Howard Russell Smith (June 17, 1949 – July 12, 2019) was an American singer and songwriter. He was the lead singer of the groups The Amazing Rhythm Aces and Run C&W. As a solo artist, he released four studio albums and charted five singles on the Billboard Hot Country Singles chart between 1984 and 1989.

Early life and career
Smith was born in Nashville and grew up in Lafayette, Tennessee. The Amazing Rhythm Aces were formed in 1972 with Smith as lead singer.
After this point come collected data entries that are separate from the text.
[src/rtl/dpfq_pkg.sv]
// Shared types and codes for the double-ended priority FIFO queue.
// No dependencies; every other file in rtl/ uses this package.
`timescale 1ns / 1ps

package dpfq_pkg;

    localparam int AMOUNT_W = 20;
    localparam int ID_W     = 32;
    localparam int KIND_W   = 2;
    localparam int STATUS_W = 2;

    localparam logic [KIND_W-1:0] KIND_ARRIVE  = 2'd0;
    localparam logic [KIND_W-1:0] KIND_OLDEST  = 2'd1;
    localparam logic [KIND_W-1:0] KIND_RICHEST = 2'd2;

    localparam logic [STATUS_W-1:0] ST_SERVED = 2'd0;
    localparam logic [STATUS_W-1:0] ST_EMPTY  = 2'd1;
    localparam logic [STATUS_W-1:0] ST_FULL   = 2'd2;

    typedef struct packed {
        logic                valid;
        logic [AMOUNT_W-1:0] amount;
    } entry_t;

    typedef struct packed {
        logic [ID_W-1:0]     id;
        logic [STATUS_W-1:0] status;
    } result_t;

endpackage

[src/rtl/fifo_and_priority_dual_queue_top.sv]
// Channel        Dir  tdata                     tuser
// s_axis         in   [19:0] amount (pad 24)    [1:0] kind
// m_axis         out  [31:0] served_id          [1:0] status
//
// Arrival and kind 3 complete in the idle state with no result; an empty or full response
// goes through the done state to m_axis. Serve-oldest frees the head slot; serve-richest first
// scans all N occupied slots (one slot read a cycle). Both then skip the served slots at the
// head. A second result behind one waiting on m_axis stalls s_axis.
// s_axis_tready is high only while the sequencer is idle; a result waiting on m_axis
// does not block the next transaction. Reset is asynchronous and needs no clearing pass.
// Depends on dpfq_pkg, dpfq_ram, dpfq_ctrl.
`timescale 1ns / 1ps

module fifo_and_priority_dual_queue_top #(
    parameter int CAPACITY = 64
) (
    input  logic        clk,
    input  logic        rst_n,
    input  logic        s_axis_tvalid,
    output logic        s_axis_tready,
    input  logic [23:0] s_axis_tdata,   // [19:0] amount, [23:20] zero
    input  logic [1:0]  s_axis_tuser,   // [1:0] kind
    output logic        m_axis_tvalid,
    input  logic        m_axis_tready,
    output logic [31:0] m_axis_tdata,   // [31:0] served_id
    output logic [1:0]  m_axis_tuser    // [1:0] status
);

    localparam int SLOT_W = $clog2(CAPACITY);

    logic               res_valid;
    logic               res_ready;
    dpfq_pkg::result_t  res;
    logic               wr_en;
    logic [SLOT_W-1:0]  wr_addr;
    dpfq_pkg::entry_t   wr_data;
    logic               rd_en;
    logic [SLOT_W-1:0]  rd_addr;
    dpfq_pkg::entry_t   rd_data;

    logic               out_valid_reg;
    dpfq_pkg::result_t  out_data_reg;

    dpfq_ctrl #(
        .CAPACITY (CAPACITY),
        .SLOT_W   (SLOT_W)
    ) u_ctrl (
        .clk       (clk),
        .rst_n     (rst_n),
        .in_valid  (s_axis_tvalid),
        .in_ready  (s_axis_tready),
        .in_kind   (s_axis_tuser),
        .in_amount (s_axis_tdata[dpfq_pkg::AMOUNT_W-1:0]),
        .res_valid (res_valid),
        .res_ready (res_ready),
        .res       (res),
        .wr_en     (wr_en),
        .wr_addr   (wr_addr),
        .wr_data   (wr_data),
        .rd_en     (rd_en),
        .rd_addr   (rd_addr),
        .rd_data   (rd_data)
    );

    dpfq_ram #(
        .DEPTH  (CAPACITY),
        .ADDR_W (SLOT_W)
    ) u_ram (
        .clk     (clk),
        .wr_en   (wr_en),
        .wr_addr (wr_addr),
        .wr_data (wr_data),
        .rd_en   (rd_en),
        .rd_addr (rd_addr),
        .rd_data (rd_data)
    );

    assign res_ready = !out_valid_reg || m_axis_tready;

    always_ff @(posedge clk or negedge rst_n)
    begin
        if (!rst_n)
        begin
            out_valid_reg <= 1'b0;
            out_data_reg  <= '0;
        end
        else
        begin
            if (res_valid && res_ready)
            begin
                out_valid_reg <= 1'b1;
                out_data_reg  <= res;
            end
            else if (m_axis_tready)
            begin
                out_valid_reg <= 1'b0;
            end
        end
    end

    assign m_axis_tvalid = out_valid_reg;
    assign m_axis_tdata  = out_data_reg.id;
    assign m_axis_tuser  = out_data_reg.status;

endmodule

[src/rtl/dpfq_ram.sv]
// Slot store: one write port, one registered read port.
// Depends on dpfq_pkg for the entry type.
`timescale 1ns / 1ps

module dpfq_ram #(
    parameter int DEPTH  = 64,
    parameter int ADDR_W = 6
) (
    input  logic                clk,
    input  logic                wr_en,
    input  logic [ADDR_W-1:0]   wr_addr,
    input  dpfq_pkg::entry_t    wr_data,
    input  logic                rd_en,
    input  logic [ADDR_W-1:0]   rd_addr,
    output dpfq_pkg::entry_t    rd_data
);

    dpfq_pkg::entry_t mem [DEPTH];

    always_ff @(posedge clk)
    begin
        if (wr_en)
        begin
            mem[wr_addr] <= wr_data;
        end
        if (rd_en)
        begin
            rd_data <= mem[rd_addr];
        end
    end

endmodule

[src/rtl/dpfq_ctrl.sv]
// Sequencer and shared compare unit: arrivals, serves, richest scan, oldest skip.
// Depends on dpfq_pkg; drives the slot store in dpfq_ram.
`timescale 1ns / 1ps

module dpfq_ctrl #(
    parameter int CAPACITY = 64,
    parameter int SLOT_W   = 6
) (
    input  logic                                clk,
    input  logic                                rst_n,
    input  logic                                in_valid,
    output logic                                in_ready,
    input  logic [dpfq_pkg::KIND_W-1:0]         in_kind,
    input  logic [dpfq_pkg::AMOUNT_W-1:0]       in_amount,
    output logic                                res_valid,
    input  logic                                res_ready,
    output dpfq_pkg::result_t                   res,
    output logic                                wr_en,
    output logic [SLOT_W-1:0]                   wr_addr,
    output dpfq_pkg::entry_t                    wr_data,
    output logic                                rd_en,
    output logic [SLOT_W-1:0]                   rd_addr,
    input  dpfq_pkg::entry_t                    rd_data
);

    localparam int CNT_W = $clog2(CAPACITY + 1);
    localparam logic [SLOT_W-1:0] LAST_SLOT = SLOT_W'(CAPACITY - 1);
    localparam logic [dpfq_pkg::ID_W-1:0] CAP_ID = dpfq_pkg::ID_W'(CAPACITY);

    typedef enum logic [2:0] {
        S_IDLE,
        S_SCAN,
        S_SKIP_RD,
        S_SKIP_CHK,
        S_DONE
    } state_t;

    state_t                          state_reg, state_next;
    logic [dpfq_pkg::ID_W-1:0]       next_id_reg, next_id_next;
    logic [dpfq_pkg::ID_W-1:0]       oldest_id_reg, oldest_id_next;
    logic [SLOT_W-1:0]               next_slot_reg, next_slot_next;
    logic [SLOT_W-1:0]               oldest_slot_reg, oldest_slot_next;
    logic [CNT_W-1:0]                scan_left_reg, scan_left_next;
    logic [SLOT_W-1:0]               scan_slot_reg, scan_slot_next;
    logic [dpfq_pkg::ID_W-1:0]       scan_id_reg, scan_id_next;
    logic                            pend_reg, pend_next;
    logic [dpfq_pkg::ID_W-1:0]       pend_id_reg, pend_id_next;
    logic [SLOT_W-1:0]               pend_slot_reg, pend_slot_next;
    logic                            best_found_reg, best_found_next;
    logic [dpfq_pkg::AMOUNT_W-1:0]   best_amt_reg, best_amt_next;
    logic [dpfq_pkg::ID_W-1:0]       best_id_reg, best_id_next;
    logic [SLOT_W-1:0]               best_slot_reg, best_slot_next;
    dpfq_pkg::result_t               res_reg, res_next;

    logic [dpfq_pkg::ID_W-1:0]       span;
    logic                            accept;

    function automatic logic [SLOT_W-1:0] slot_inc(input logic [SLOT_W-1:0] s);
        return (s == LAST_SLOT) ? '0 : s + 1'b1;
    endfunction

    assign span      = next_id_reg - oldest_id_reg;
    assign in_ready  = (state_reg == S_IDLE);
    assign accept    = in_valid && in_ready;
    assign res_valid = (state_reg == S_DONE);
    assign res       = res_reg;

    always_comb
    begin
        state_next       = state_reg;
        next_id_next     = next_id_reg;
        oldest_id_next   = oldest_id_reg;
        next_slot_next   = next_slot_reg;
        oldest_slot_next = oldest_slot_reg;
        scan_left_next   = scan_left_reg;
        scan_slot_next   = scan_slot_reg;
        scan_id_next     = scan_id_reg;
        pend_next        = 1'b0;
        pend_id_next     = pend_id_reg;
        pend_slot_next   = pend_slot_reg;
        best_found_next  = best_found_reg;
        best_amt_next    = best_amt_reg;
        best_id_next     = best_id_reg;
        best_slot_next   = best_slot_reg;
        res_next         = res_reg;
        wr_en            = 1'b0;
        wr_addr          = next_slot_reg;
        wr_data          = '0;
        rd_en            = 1'b0;
        rd_addr          = oldest_slot_reg;

        unique case (state_reg)
            S_IDLE:
            begin
                if (accept)
                begin
                    unique case (in_kind)
                        dpfq_pkg::KIND_ARRIVE:
                        begin
                            if (span >= CAP_ID)
                            begin
                                res_next   = '{id: '0, status: dpfq_pkg::ST_FULL};
                                state_next = S_DONE;
                            end
                            else
                            begin
                                wr_en          = 1'b1;
                                wr_addr        = next_slot_reg;
                                wr_data        = '{valid: 1'b1, amount: in_amount};
                                next_id_next   = next_id_reg + 1'b1;
                                next_slot_next = slot_inc(next_slot_reg);
                            end
                        end
                        dpfq_pkg::KIND_OLDEST:
                        begin
                            if (span == '0)
                            begin
                                res_next   = '{id: '0, status: dpfq_pkg::ST_EMPTY};
                                state_next = S_DONE;
                            end
                            else
                            begin
                                wr_en      = 1'b1;
                                wr_addr    = oldest_slot_reg;
                                res_next   = '{id: oldest_id_reg, status: dpfq_pkg::ST_SERVED};
                                state_next = S_SKIP_RD;
                            end
                        end
                        dpfq_pkg::KIND_RICHEST:
                        begin
                            if (span == '0)
                            begin
                                res_next   = '{id: '0, status: dpfq_pkg::ST_EMPTY};
                                state_next = S_DONE;
                            end
                            else
                            begin
                                scan_left_next  = span[CNT_W-1:0];
                                scan_slot_next  = oldest_slot_reg;
                                scan_id_next    = oldest_id_reg;
                                best_found_next = 1'b0;
                                state_next      = S_SCAN;
                            end
                        end
                        default:
                        begin
                        end
                    endcase
                end
            end
            S_SCAN:
            begin
                if (scan_left_reg != '0)
                begin
                    rd_en          = 1'b1;
                    rd_addr        = scan_slot_reg;
                    pend_next      = 1'b1;
                    pend_id_next   = scan_id_reg;
                    pend_slot_next = scan_slot_reg;
                    scan_id_next   = scan_id_reg + 1'b1;
                    scan_slot_next = slot_inc(scan_slot_reg);
                    scan_left_next = scan_left_reg - 1'b1;
                end
                if (pend_reg && rd_data.valid
                    && (!best_found_reg || rd_data.amount > best_amt_reg))
                begin
                    best_found_next = 1'b1;
                    best_amt_next   = rd_data.amount;
                    best_id_next    = pend_id_reg;
                    best_slot_next  = pend_slot_reg;
                end
                if (scan_left_reg == '0 && !pend_reg)
                begin
                    wr_en      = 1'b1;
                    wr_addr    = best_slot_reg;
                    res_next   = '{id: best_id_reg, status: dpfq_pkg::ST_SERVED};
                    state_next = S_SKIP_RD;
                end
            end
            S_SKIP_RD:
            begin
                if (oldest_id_reg == next_id_reg)
                begin
                    state_next = S_DONE;
                end
                else
                begin
                    rd_en      = 1'b1;
                    rd_addr    = oldest_slot_reg;
                    state_next = S_SKIP_CHK;
                end
            end
            S_SKIP_CHK:
            begin
                if (rd_data.valid)
                begin
                    state_next = S_DONE;
                end
                else
                begin
                    oldest_id_next   = oldest_id_reg + 1'b1;
                    oldest_slot_next = slot_inc(oldest_slot_reg);
                    state_next       = S_SKIP_RD;
                end
            end
            S_DONE:
            begin
                if (res_ready)
                begin
                    state_next = S_IDLE;
                end
            end
            default:
            begin
                state_next = S_IDLE;
            end
        endcase
    end

    always_ff @(posedge clk or negedge rst_n)
    begin
        if (!rst_n)
        begin
            state_reg       <= S_IDLE;
            next_id_reg     <= dpfq_pkg::ID_W'(1);
            oldest_id_reg   <= dpfq_pkg::ID_W'(1);
            next_slot_reg   <= SLOT_W'(1 % CAPACITY);
            oldest_slot_reg <= SLOT_W'(1 % CAPACITY);
            scan_left_reg   <= '0;
            scan_slot_reg   <= '0;
            scan_id_reg     <= '0;
            pend_reg        <= 1'b0;
            pend_id_reg     <= '0;
            pend_slot_reg   <= '0;
            best_found_reg  <= 1'b0;
            best_amt_reg    <= '0;
            best_id_reg     <= '0;
            best_slot_reg   <= '0;
            res_reg         <= '0;
        end
        else
        begin
            state_reg       <= state_next;
            next_id_reg     <= next_id_next;
            oldest_id_reg   <= oldest_id_next;
            next_slot_reg   <= next_slot_next;
            oldest_slot_reg <= oldest_slot_next;
            scan_left_reg   <= scan_left_next;
            scan_slot_reg   <= scan_slot_next;
            scan_id_reg     <= scan_id_next;
            pend_reg        <= pend_next;
            pend_id_reg     <= pend_id_next;
            pend_slot_reg   <= pend_slot_next;
            best_found_reg  <= best_found_next;
            best_amt_reg    <= best_amt_next;
            best_id_reg     <= best_id_next;
            best_slot_reg   <= best_slot_next;
            res_reg         <= res_next;
        end
    end

    a_span_bound: assert property (@(posedge clk) disable iff (!rst_n)
        span <= CAP_ID)
        else $error("occupancy exceeds capacity");

    a_no_rw_clash: assert property (@(posedge clk) disable iff (!rst_n)
        !(wr_en && rd_en && wr_addr == rd_addr))
        else $error("read and write hit the same slot");

    a_scan_found: assert property (@(posedge clk) disable iff (!rst_n)
        (state_reg == S_SCAN && scan_left_reg == '0 && !pend_reg) |-> best_found_reg)
        else $error("richest scan ended without a candidate");

    a_unused_kind: assert property (@(posedge clk) disable iff (!rst_n)
        (accept && in_kind != dpfq_pkg::KIND_ARRIVE && in_kind != dpfq_pkg::KIND_OLDEST
         && in_kind != dpfq_pkg::KIND_RICHEST) |=> state_reg == S_IDLE && $stable(span))
        else $error("unused kind changed state");

endmodule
The band recorded six studio albums for ABC Records before disbanding in 1981. In 1982, Smith signed with Capitol Records and released two albums for the label, Russell Smith (1982) and The Boy Next Door (1984). He later signed with Epic Records in 1988, where he released This Little Town in 1989. His highest-charting single, "I Wonder What She's Doing Tonight," peaked at number 37 on the Billboard Hot Country Singles chart in 1989. In 1993, Smith became the lead singer of bluegrass novelty group Run C&W.

Smith also found success as a songwriter, penning Number One songs for Randy Travis ("Look Heart, No Hands"), T. Graham Brown ("Don't Go to Strangers"), Don Williams ("Heartbeat in the Darkness"), and Ricky Van Shelton ("Keep It Between the Lines"). In addition, he wrote "Big Ole Brew" which became a No. 4 country hit for Mel McDaniel in 1982.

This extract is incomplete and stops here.